[Dataset entries]
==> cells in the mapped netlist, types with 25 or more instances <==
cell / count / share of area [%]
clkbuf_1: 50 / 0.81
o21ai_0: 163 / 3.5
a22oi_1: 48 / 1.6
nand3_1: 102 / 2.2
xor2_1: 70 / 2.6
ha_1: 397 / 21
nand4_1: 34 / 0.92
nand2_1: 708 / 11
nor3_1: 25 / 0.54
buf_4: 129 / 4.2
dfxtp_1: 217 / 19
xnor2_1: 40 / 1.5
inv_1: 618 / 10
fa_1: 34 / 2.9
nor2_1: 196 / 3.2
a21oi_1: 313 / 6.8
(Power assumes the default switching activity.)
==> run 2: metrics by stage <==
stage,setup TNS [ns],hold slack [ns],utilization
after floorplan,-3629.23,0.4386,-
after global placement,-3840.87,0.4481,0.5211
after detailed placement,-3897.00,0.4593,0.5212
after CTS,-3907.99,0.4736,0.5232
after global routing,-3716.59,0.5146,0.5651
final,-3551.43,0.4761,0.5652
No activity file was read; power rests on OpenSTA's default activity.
File: src/rtl/halloween_pkg.sv
// halloween_pkg: opcodes, FSM states and colour encoding shared by the sequencer
package halloween_pkg;
  typedef enum logic [1:0] {S_IDLE, S_FETCH, S_HOLD, S_DONE} state_t;
  typedef enum logic [1:0] {C_OFF, C_GREEN, C_PURPLE, C_ORANGE} color_t;
  localparam logic [3:0] OP_END       = 4'b0000;
  localparam logic [3:0] OP_RESTART   = 4'b0001;
  localparam logic [3:0] OP_GREEN     = 4'b0100;
  localparam logic [3:0] OP_PURPLE    = 4'b0101;
  localparam logic [3:0] OP_ORANGE    = 4'b0110;
  localparam logic [3:0] OP_SCREAM    = 4'b1000;
  localparam logic [3:0] OP_CACKLE    = 4'b1001;
  localparam logic [3:0] OP_BOO       = 4'b1010;
  localparam logic [3:0] OP_WAVEHANDS = 4'b1100;
  localparam logic [3:0] OP_MOVEJAW   = 4'b1101;
  localparam logic [3:0] OP_FOG       = 4'b1110;
  function automatic logic is_legal(logic [3:0] op);
    return op inside {OP_END, OP_RESTART, OP_GREEN, OP_PURPLE, OP_ORANGE, OP_SCREAM,
                      OP_CACKLE, OP_BOO, OP_WAVEHANDS, OP_MOVEJAW, OP_FOG};
  endfunction
  function automatic logic is_color(logic [3:0] op);
    return op inside {OP_GREEN, OP_PURPLE, OP_ORANGE};
  endfunction
  function automatic color_t color_of(logic [3:0] op);
    return op == OP_GREEN ? C_GREEN : op == OP_PURPLE ? C_PURPLE : op == OP_ORANGE ? C_ORANGE : C_OFF;
  endfunction
endpackage

File: src/rtl/halloween_decode.sv
// halloween_decode: 4-bit opcode to 16-bit one-hot
module halloween_decode (
  input  logic [3:0]  code,
  output logic [15:0] onehot
);
  assign onehot = 16'd1 << code;
endmodule

File: src/rtl/halloween_sequencer.sv
// halloween_sequencer: steps through a small opcode program, pulsing one event per
// executed slot, dwelling hold_cycles between steps and latching the light colour
module halloween_sequencer
  import halloween_pkg::*;
#(
  parameter int N_CH   = 4,
  parameter int HOLD_W = 8,
  parameter int PTR_W  = $clog2(N_CH)
) (
  input  logic              clk,
  input  logic              rst_n,
  input  logic              start,
  input  logic              abort,
  input  logic              loop_en,
  input  logic [HOLD_W-1:0] hold_cycles,
  input  logic              prog_we,
  input  logic [PTR_W-1:0]  prog_addr,
  input  logic [3:0]        prog_data,
  output logic              evt_valid,
  output logic [3:0]        evt_code,
  output logic [15:0]       evt_onehot,
  output logic [1:0]        color,
  output logic              busy,
  output logic              done,
  output logic              err,
  output logic [PTR_W-1:0]  ptr
);
  state_t state, nxt;
  logic [3:0] slot [N_CH];
  logic [HOLD_W-1:0] timer;
  logic [15:0] dec;
  logic [3:0] op;
  logic last, addr_ok, go, fetch, step, fin, kill;

  assign op = slot[ptr];
  assign last = ptr == PTR_W'(N_CH - 1);
  assign addr_ok = {1'b0, prog_addr} < (PTR_W + 1)'(N_CH);

  halloween_decode u_decode (.code(evt_code), .onehot(dec));
  assign evt_onehot = evt_valid ? dec : '0;

  always_ff @(posedge clk or negedge rst_n)
    if (!rst_n) state <= S_IDLE;
    else state <= nxt;

  always_comb begin
    nxt = state;
    unique case (state)
      S_IDLE:  nxt = start ? S_FETCH : S_IDLE;
      S_FETCH: nxt = op == OP_END ? S_DONE : op == OP_RESTART ? S_FETCH : S_HOLD;
      S_HOLD:  nxt = timer != '0 ? S_HOLD : (last && !loop_en) ? S_DONE : S_FETCH;
      default: nxt = S_IDLE;
    endcase
    if (abort) nxt = S_IDLE;
  end

  // abort outranks every strobe, including the event pulse of a pending fetch
  always_comb begin
    go    = state == S_IDLE && start && !abort;
    fetch = state == S_FETCH && !abort;
    step  = state == S_HOLD && timer == '0 && !abort;
    fin   = state == S_DONE && !abort;
    kill  = state != S_IDLE && abort;
  end

  always_ff @(posedge clk or negedge rst_n)
    if (!rst_n) begin
      evt_valid <= 1'b0;
      evt_code  <= OP_END;
      color     <= C_OFF;
      busy      <= 1'b0;
      done      <= 1'b0;
      err       <= 1'b0;
      ptr       <= '0;
      timer     <= '0;
      for (int i = 0; i < N_CH; i++) slot[i] <= OP_END;
    end else begin
      evt_valid <= fetch;
      done      <= fin;
      if (fetch) begin
        evt_code <= op;
        timer    <= hold_cycles;
      end else if (state == S_HOLD && timer != '0) timer <= timer - 1'b1;
      if (fetch && is_color(op)) color <= color_of(op);
      if (fetch && !is_legal(op)) err <= 1'b1;
      if (fetch && op == OP_RESTART) ptr <= '0;
      if (step) ptr <= last ? (loop_en ? '0 : ptr) : ptr + 1'b1;
      if (go) begin
        busy <= 1'b1;
        ptr  <= '0;
        err  <= 1'b0;
      end
      if (fin || kill) begin
        busy  <= 1'b0;
        color <= C_OFF;
      end
      if (kill) ptr <= '0;
      if (prog_we && !busy && addr_ok) slot[prog_addr] <= prog_data;
    end
endmodule
File: config.mk
export PLATFORM = sky130hd
export DESIGN_NAME = halloween_sequencer
export DESIGN_NICKNAME = d
export VERILOG_FILES = /design/src/rtl/halloween_pkg.sv /design/src/rtl/halloween_decode.sv /design/src/rtl/halloween_sequencer.sv
export SDC_FILE = /design/constraint.sdc
export NUM_CORES = 1
export LEC_CHECK = 0
export BUFFER_PORTS_ARGS = -buffer_cell sky130_fd_sc_hd__buf_2
export CORE_ASPECT_RATIO = 1.2
export CORE_MARGIN = 8
export CORE_UTILIZATION = 47
export DETAILED_ROUTE_END_ITERATION = 7
export PLACE_DENSITY_LB_ADDON = 0.15
export SLEW_MARGIN = 20
export SYNTH_ARGS = -nofsm -noshare
export SYNTH_HDL_FRONTEND = slang
export SYNTH_SLANG_ARGS = --single-unit
File: constraint.sdc
create_clock -name clk -period 5.01 [get_ports clk]
set_input_delay 0.2505 -clock clk [delete_from_list [all_inputs] [get_ports clk]]
set_output_delay 0.2505 -clock clk [all_outputs]
set_load 0.02 [all_outputs]
==> results of run 1 <==
==> power breakdown <==
| group | switching (mW) | internal [mW] |
|---|---|---|
| registers | 0.113 | 0.433 |
| clock network | 0.107 | 0.159 |
| logic | 0.212 | 0.191 |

**PROBLEM TO SOLVE:** Reproduce all the data word for word.

**SOLUTION:**
==> cells in the mapped netlist, types with 25 or more instances <==
cell / count / share of area [%]
clkbuf_1: 50 / 0.81
o21ai_0: 163 / 3.5
a22oi_1: 48 / 1.6
nand3_1: 102 / 2.2
xor2_1: 70 / 2.6
ha_1: 397 / 21
nand4_1: 34 / 0.92
nand2_1: 708 / 11
nor3_1: 25 / 0.54
buf_4: 129 / 4.2
dfxtp_1: 217 / 19
xnor2_1: 40 / 1.5
inv_1: 618 / 10
fa_1: 34 / 2.9
nor2_1: 196 / 3.2
a21oi_1: 313 / 6.8
(Power assumes the default switching activity.)
==> run 2: metrics by stage <==
stage,setup TNS [ns],hold slack [ns],utilization
after floorplan,-3629.23,0.4386,-
after global placement,-3840.87,0.4481,0.5211
after detailed placement,-3897.00,0.4593,0.5212
after CTS,-3907.99,0.4736,0.5232
after global routing,-3716.59,0.5146,0.5651
final,-3551.43,0.4761,0.5652
No activity file was read; power rests on OpenSTA's default activity.
File: src/rtl/halloween_pkg.sv
// halloween_pkg: opcodes, FSM states and colour encoding shared by the sequencer
package halloween_pkg;
  typedef enum logic [1:0] {S_IDLE, S_FETCH, S_HOLD, S_DONE} state_t;
  typedef enum logic [1:0] {C_OFF, C_GREEN, C_PURPLE, C_ORANGE} color_t;
  localparam logic [3:0] OP_END       = 4'b0000;
  localparam logic [3:0] OP_RESTART   = 4'b0001;
  localparam logic [3:0] OP_GREEN     = 4'b0100;
  localparam logic [3:0] OP_PURPLE    = 4'b0101;
  localparam logic [3:0] OP_ORANGE    = 4'b0110;
  localparam logic [3:0] OP_SCREAM    = 4'b1000;
  localparam logic [3:0] OP_CACKLE    = 4'b1001;
  localparam logic [3:0] OP_BOO       = 4'b1010;
  localparam logic [3:0] OP_WAVEHANDS = 4'b1100;
  localparam logic [3:0] OP_MOVEJAW   = 4'b1101;
  localparam logic [3:0] OP_FOG       = 4'b1110;
  function automatic logic is_legal(logic [3:0] op);
    return op inside {OP_END, OP_RESTART, OP_GREEN, OP_PURPLE, OP_ORANGE, OP_SCREAM,
                      OP_CACKLE, OP_BOO, OP_WAVEHANDS, OP_MOVEJAW, OP_FOG};
  endfunction
  function automatic logic is_color(logic [3:0] op);
    return op inside {OP_GREEN, OP_PURPLE, OP_ORANGE};
  endfunction
  function automatic color_t color_of(logic [3:0] op);
    return op == OP_GREEN ? C_GREEN : op == OP_PURPLE ? C_PURPLE : op == OP_ORANGE ? C_ORANGE : C_OFF;
  endfunction
endpackage

File: src/rtl/halloween_decode.sv
// halloween_decode: 4-bit opcode to 16-bit one-hot
module halloween_decode (
  input  logic [3:0]  code,
  output logic [15:0] onehot
);
  assign onehot = 16'd1 << code;
endmodule

File: src/rtl/halloween_sequencer.sv
// halloween_sequencer: steps through a small opcode program, pulsing one event per
// executed slot, dwelling hold_cycles between steps and latching the light colour
module halloween_sequencer
  import halloween_pkg::*;
#(
  parameter int N_CH   = 4,
  parameter int HOLD_W = 8,
  parameter int PTR_W  = $clog2(N_CH)
) (
  input  logic              clk,
  input  logic              rst_n,
  input  logic              start,
  input  logic              abort,
  input  logic              loop_en,
  input  logic [HOLD_W-1:0] hold_cycles,
  input  logic              prog_we,
  input  logic [PTR_W-1:0]  prog_addr,
  input  logic [3:0]        prog_data,
  output logic              evt_valid,
  output logic [3:0]        evt_code,
  output logic [15:0]       evt_onehot,
  output logic [1:0]        color,
  output logic              busy,
  output logic              done,
  output logic              err,
  output logic [PTR_W-1:0]  ptr
);
  state_t state, nxt;
  logic [3:0] slot [N_CH];
  logic [HOLD_W-1:0] timer;
  logic [15:0] dec;
  logic [3:0] op;
  logic last, addr_ok, go, fetch, step, fin, kill;

  assign op = slot[ptr];
  assign last = ptr == PTR_W'(N_CH - 1);
  assign addr_ok = {1'b0, prog_addr} < (PTR_W + 1)'(N_CH);

  halloween_decode u_decode (.code(evt_code), .onehot(dec));
  assign evt_onehot = evt_valid ? dec : '0;

  always_ff @(posedge clk or negedge rst_n)
    if (!rst_n) state <= S_IDLE;
    else state <= nxt;

  always_comb begin
    nxt = state;
    unique case (state)
      S_IDLE:  nxt = start ? S_FETCH : S_IDLE;
      S_FETCH: nxt = op == OP_END ? S_DONE : op == OP_RESTART ? S_FETCH : S_HOLD;
      S_HOLD:  nxt = timer != '0 ? S_HOLD : (last && !loop_en) ? S_DONE : S_FETCH;
      default: nxt = S_IDLE;
    endcase
    if (abort) nxt = S_IDLE;
  end

  // abort outranks every strobe, including the event pulse of a pending fetch
  always_comb begin
    go    = state == S_IDLE && start && !abort;
    fetch = state == S_FETCH && !abort;
    step  = state == S_HOLD && timer == '0 && !abort;
    fin   = state == S_DONE && !abort;
    kill  = state != S_IDLE && abort;
  end

  always_ff @(posedge clk or negedge rst_n)
    if (!rst_n) begin
      evt_valid <= 1'b0;
      evt_code  <= OP_END;
      color     <= C_OFF;
      busy      <= 1'b0;
      done      <= 1'b0;
      err       <= 1'b0;
      ptr       <= '0;
      timer     <= '0;
      for (int i = 0; i < N_CH; i++) slot[i] <= OP_END;
    end else begin
      evt_valid <= fetch;
      done      <= fin;
      if (fetch) begin
        evt_code <= op;
        timer    <= hold_cycles;
      end else if (state == S_HOLD && timer != '0) timer <= timer - 1'b1;
      if (fetch && is_color(op)) color <= color_of(op);
      if (fetch && !is_legal(op)) err <= 1'b1;
      if (fetch && op == OP_RESTART) ptr <= '0;
      if (step) ptr <= last ? (loop_en ? '0 : ptr) : ptr + 1'b1;
      if (go) begin
        busy <= 1'b1;
        ptr  <= '0;
        err  <= 1'b0;
      end
      if (fin || kill) begin
        busy  <= 1'b0;
        color <= C_OFF;
      end
      if (kill) ptr <= '0;
      if (prog_we && !busy && addr_ok) slot[prog_addr] <= prog_data;
    end
endmodule
File: config.mk
export PLATFORM = sky130hd
export DESIGN_NAME = halloween_sequencer
export DESIGN_NICKNAME = d
export VERILOG_FILES = /design/src/rtl/halloween_pkg.sv /design/src/rtl/halloween_decode.sv /design/src/rtl/halloween_sequencer.sv
export SDC_FILE = /design/constraint.sdc
export NUM_CORES = 1
export LEC_CHECK = 0
export BUFFER_PORTS_ARGS = -buffer_cell sky130_fd_sc_hd__buf_2
export CORE_ASPECT_RATIO = 1.2
export CORE_MARGIN = 8
export CORE_UTILIZATION = 47
export DETAILED_ROUTE_END_ITERATION = 7
export PLACE_DENSITY_LB_ADDON = 0.15
export SLEW_MARGIN = 20
export SYNTH_ARGS = -nofsm -noshare
export SYNTH_HDL_FRONTEND = slang
export SYNTH_SLANG_ARGS = --single-unit
File: constraint.sdc
create_clock -name clk -period 5.01 [get_ports clk]
set_input_delay 0.2505 -clock clk [delete_from_list [all_inputs] [get_ports clk]]
set_output_delay 0.2505 -clock clk [all_outputs]
set_load 0.02 [all_outputs]
==> results of run 1 <==
==> power breakdown <==
| group | switching (mW) | internal [mW] |
|---|---|---|
| registers | 0.113 | 0.433 |
| clock network | 0.107 | 0.159 |
| logic | 0.212 | 0.191 |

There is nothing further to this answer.